Assuming you live where there's an actual winter, garlic is best planted in
the fall, at the same time as tulips & other spring flowering bulbs. The
following year, it'll start growing. You're supposed to remove the
"scapes" - the flowers. When the stalks turn brown, harvest the garlic.
I don't have advice on the variety.
any hardneck variety. softneck varieties are substantially worse.
Anyway, it is too late for this year, they would come up miserably if
planted now.
I got my hardneck from Territorial Seeds, but I also got bulbs from the
farmer market that perform well.

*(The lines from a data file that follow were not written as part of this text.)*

Background: an optimization exercise with open tools, aiming at small area, a short achievable clock period and few clock cycles. Do not read the settings as production practice.
Function was checked by simulation only, so behaviour that the tests miss may differ from the original.
Power and IR drop assume default switching activity.

// rate_matcher_engine
module rate_matcher_engine (
    input  wire         clk,
    input  wire         rst,
    input  wire         cfg_valid,
    output wire         cfg_ready,
    input  wire [46:0]  cfg_data,
    input  wire         in_valid,
    output wire         in_ready,
    input  wire [127:0] in_data,
    input  wire         in_last,
    output wire         out_valid,
    input  wire         out_ready,
    output wire [127:0] out_data,
    output wire         out_last,
    output wire [2:0]   err_code
);
    localparam [1:0] S_AWAIT = 2'd0,
                     S_RECV  = 2'd1,
                     S_EMIT  = 2'd2;
    localparam [1:0] M_FETCH = 2'd0,
                     M_PB    = 2'd1,
                     M_DBL   = 2'd2;
    localparam integer NU = 142;    
    reg  [1:0]   state;
    reg  [3:0]   count;
    reg  [2:0]   err;
    reg  [3:0]   scnt;
    reg  [15:0]  inlen;
    reg  [15:0]  outlen;
    reg  [1:0]   rv;
  ...
For scale: about 22,000 cells after synthesis, ~2,400 flip-flops, roughly 320 I/O pins, roughly 0.16 mm² of cells after synthesis.
==> flow/config.mk <==
export PLATFORM = sky130hd
export DESIGN_NAME = rate_matcher_engine
export DESIGN_NICKNAME = rate_matcher_engine
export VERILOG_FILES = /design/flow/design.v
export SDC_FILE = /design/flow/constraint.sdc
export NUM_CORES = 4
export LEC_CHECK = 0
export ABC_AREA = 1
export CAP_MARGIN = 30
export CORE_MARGIN = 2
export CORE_UTILIZATION = 30
export PLACE_DENSITY = 0.38
export SLEW_MARGIN = 35
==> flow/constraint.sdc <==
create_clock -name core_clock -period 20.0 [get_ports {clk}]
set_input_delay 4.0000 -clock core_clock [delete_from_list [all_inputs] [get_ports {clk}]]
set_output_delay 4.0000 -clock core_clock [all_outputs]
set_load 0.01 [all_outputs]
standard.sh (not shown) runs the stock make flow with config.mk's settings and CLKGATE_MAP_FILE= SYNTH_SCRIPT=/design/flow/synth_recipe.tcl, a recipe that flattens the netlist after the stock synthesis.
==> flow/flow/run.sh <==
#!/bin/bash
# Standard layout, with two changes to how it is made:
#  - global routing uses flow/fastroute.tcl (layer capacities, see there);
#  - the port buffers are sky130_fd_sc_hd__buf_2 cells.
# make's full output goes to flow_make.log in the work folder; each ORFS
# step keeps its own log under orfs/logs.
set -euo pipefail
bash standard.sh \
  "FASTROUTE_TCL=$PWD/flow/fastroute.tcl" \
  "BUFFER_PORTS_ARGS=-buffer_cell sky130_fd_sc_hd__buf_2" \
  finish > flow_make.log 2>&1
==> flow/flow/fastroute.tcl <==
# Global-routing layer capacities: keep most signal wiring off met1/met2,
# which the cell pins and power rails crowd, and use the upper layers.
set_global_routing_layer_adjustment met1 0.55
set_global_routing_layer_adjustment met2 0.35
set_global_routing_layer_adjustment met3 0.2
set_global_routing_layer_adjustment met4 0.2
set_global_routing_layer_adjustment met5 0.2

set_routing_layers -clock met3-met5
set_routing_layers -signal met1-met5
Testbench counts at the start, summed over its fixed seeds: cycles 12,132.
Edit:
--- a/flow/design.v
+++ b/flow/design.v
@@ -67,13 +67,13 @@
             16'd19008, 16'd21120, 16'd23232, 16'd25344:
                 c_bg1 = 1'b1;
             default:
                 c_bg1 = 1'b0;
         endcase
     end
-    wire [6:0]  nq        = nl * qm;
+    reg  [6:0]  nq;          
     wire        bad_inlen = (inlen == 16'd0);
     wire        short_in  = (inlen > 16'd1408);
     wire        bad_nq    = (nq == 7'd0);
     wire        bad       = bad_inlen || short_in || bad_nq;
     wire [2:0]  bad_code  = bad_inlen ? 3'd2 : (short_in ? 3'd3 : 3'd2);
     wire [6:0]  ncw = bg1 ? 7'd66 : 7'd50;
@@ -182,15 +182,13 @@
             else if (a >= {2'b00, n})      a = a - {2'b00, n};
             rstepq = a[10:0];
         end
     endfunction
     wire [7:0] qs1 = qstep(qrem,      qsh[15], nq);
     wire [7:0] qs2 = qstep(qs1[6:0],  qsh[14], nq);
-    wire [7:0] qs3 = qstep(qs2[6:0],  qsh[13], nq);
-    wire [7:0] qs4 = qstep(qs3[6:0],  qsh[12], nq);
-    wire [3:0] qnib = {qs1[7], qs2[7], qs3[7], qs4[7]};
+    wire [1:0] qnib = {qs1[7], qs2[7]};
     wire [10:0] rrh = rstepq(rr,  qf[{rp, 1'b1}], nlm, ncb);
     wire [10:0] rrn = rstepq(rrh, qf[{rp, 1'b0}], nlm, ncb);
     function [10:0] rstep1;
         input [10:0] r;
         input        b;
         input [10:0] n;
@@ -218,36 +216,40 @@
             zr   <= {1'b0, cfg_data[10:5]};
             d32r <= 11'd0;
             dqr  <= 11'd0;
         end else begin
             if (scnt != 4'd15)
                 scnt <= scnt + 4'd1;
-            if (scnt >= 4'd1 && scnt <= 4'd4) begin
-                qrem <= qs4[6:0];
-                qsh  <= {qsh[11:0], 4'b0000};
+            if (scnt >= 4'd1 && scnt <= 4'd8) begin
+                qrem <= qs2[6:0];
+                qsh  <= {qsh[13:0], 2'b00};
                 case (scnt[2:0])
-                    3'd1:    qf[15:12] <= qnib;
-                    3'd2:    qf[11:8]  <= qnib;
-                    3'd3:    qf[7:4]   <= qnib;
-                    default: qf[3:0]   <= qnib;
+                    3'd1:    qf[15:14] <= qnib;
+                    3'd2:    qf[13:12] <= qnib;
+                    3'd3:    qf[11:10] <= qnib;
+                    3'd4:    qf[9:8]   <= qnib;
+                    3'd5:    qf[7:6]   <= qnib;
+                    3'd6:    qf[5:4]   <= qnib;
+                    3'd7:    qf[3:2]   <= qnib;
+                    default: qf[1:0]   <= qnib;
                 endcase
             end
             if (scnt == 4'd1) begin
-                rp     <= (qnib[3:2] != 2'b00) ? 3'd7 : 3'd6;
+                rp     <= 3'd7;
                 rr_run <= 1'b1;
             end
             cst <= 1'b0;
             if (rr_run) begin
                 rr <= rrn;
                 rp <= rp - 3'd1;
                 if (rp == 3'd0) begin
                     rr_run <= 1'b0;
                     cst    <= 1'b1;
                 end
             end
-            if (scnt == 4'd5)
+            if (scnt == 4'd9)
                 e_len <= outlen - {9'd0, qrem};
             if (scnt >= 4'd1 && scnt <= 4'd8)
                 dqr  <= rstep1(dqr, dq[4'd8 - scnt], ncb);
             if (scnt >= 4'd1 && scnt <= 4'd5) begin
                 if (zt >= {1'b0, ncw}) begin
                     zr <= zt - {1'b0, ncw};
@@ -579,12 +581,13 @@
                 S_AWAIT: begin
                     if (cfg_xfer) begin
                         inlen  <= cfg_data[15:0];
                         outlen <= cfg_data[31:16];
                         rv     <= cfg_data[33:32];
                         nl     <= cfg_data[36:34];
+                        nq     <= cfg_data[36:34] * cfg_data[40:37];
                         qm     <= cfg_data[40:37];
                         ncb    <= c_ncb;
                         bg1    <= c_bg1;
                         err    <= 3'd0;
                         count  <= 4'd0;
                         out_full <= 1'b0;
Outcome:
- count of clock-buffer cells in the layout is lower by 3
- utilization is lower by 0.12 points
- first-iteration DRC count is lower by about 1.5%
- combinational power is higher by 27%
- non-clock buffer count is lower by 29
- sequential cell count is higher by 7
Testbench counts after the change, summed over its fixed seeds: cycles 12,269.

==> static timing again, ports no longer ideal <==
The flow's constraints put no driver on any port. The routed layouts listed below were extracted and timed again, unchanged, in two steps.
Step 1, drivers: a clkbuf_16 drives clk and a buf_2 each remaining input, both assumed.
Step 2, shift: input delay + t, output delay - t, t = (earliest + latest rising clock arrival at the registers) / 2. This alone moves slack from input paths to output paths.
Three values: ideal, step 1, step 2; two values: the first two.
| run | t, ns | slack for setup (ns) | worst hold slack (ns) | worst setup path after step 2 |
|---|---|---|---|---|
| the first run | 1.198 | 8.872 / 8.872 / 8.872 | 0.417 / 0.417 / 0.417 | register to register |
| the second run | 1.178 | 10.281 / 10.281 / 10.281 | 0.402 / 0.402 / 0.402 | register to register |
After both steps setup and hold are still met in every run listed.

Of course, one needs garlic seed only
once, it is economically and agronomically advantageous to replant the
cloves of the largest bulbs.
Based on the weather here lately (upstate NY), I'm beginning to think I need
to learn how people garden in N. Carolina. My parsley and sage are growing
again. It's January. This is not right.
"Worse" in what way? They are harder to peel and have smaller cloves.
The hardnecks are bigger, but the softnecks store longer.
I grow both hard and softneck varieties. I think the softnecks are 'Polish
White' but I've been replanting for years.
I know I bought 'Music' and 'Bavarian Red' hardnecks and maybe another
variety. I think over the years I've tried to plant my best 'redder'
hardnecks along with the best of the whiter ones.
This year, here, maybe you could chance it. The ground hasn't frozen.
I've got garlic greens coming up already. Yesterday someone mentioned
thatthe pussywillows are blooming in her yard and buds are swelling
on the red and silver maples!
I plant mine at the end of August, through the middle of September. I
bought 3 cloves of elephant garlic, because I like the milder garlic. Now I
raise about 75 heads of garlic a year.
It comes up the year you plant it, winter comes, and it lives through it.
In about July the next year it starts dying back. I dig it shortly after
that happens. I Cut the stems back to about 3 inches, wash them off, and
let them set somewhere dry in the shade where the air can reach it for 10 to
15 days (on my deck or in the garage normally).
Then I put it downstairs where it is cool until Sept. I brake as much apart
as I need to plant as many big cloves as I have room for to restart the
cycle, and use the little cloves. The rest stays in the basement till I use
it or give it away.
Dwayne
On Fri, 05 Jan 2007 06:26:12 -0600, snipped-for-privacy@someplace.net.net (Pat
I am new to garlic, in my second year. I put in 400 plants, all hard
neck, as a trial and now half of them are already up, just like yours.
Do you think that the early sprouting will have any effect on the crop
quality?
John
They'll be fine. Some bulbs get beat up badly when their sprouts are exposed
to frost. Others laugh at the punishment, die back, and return later.
Crocuses are a good example of this.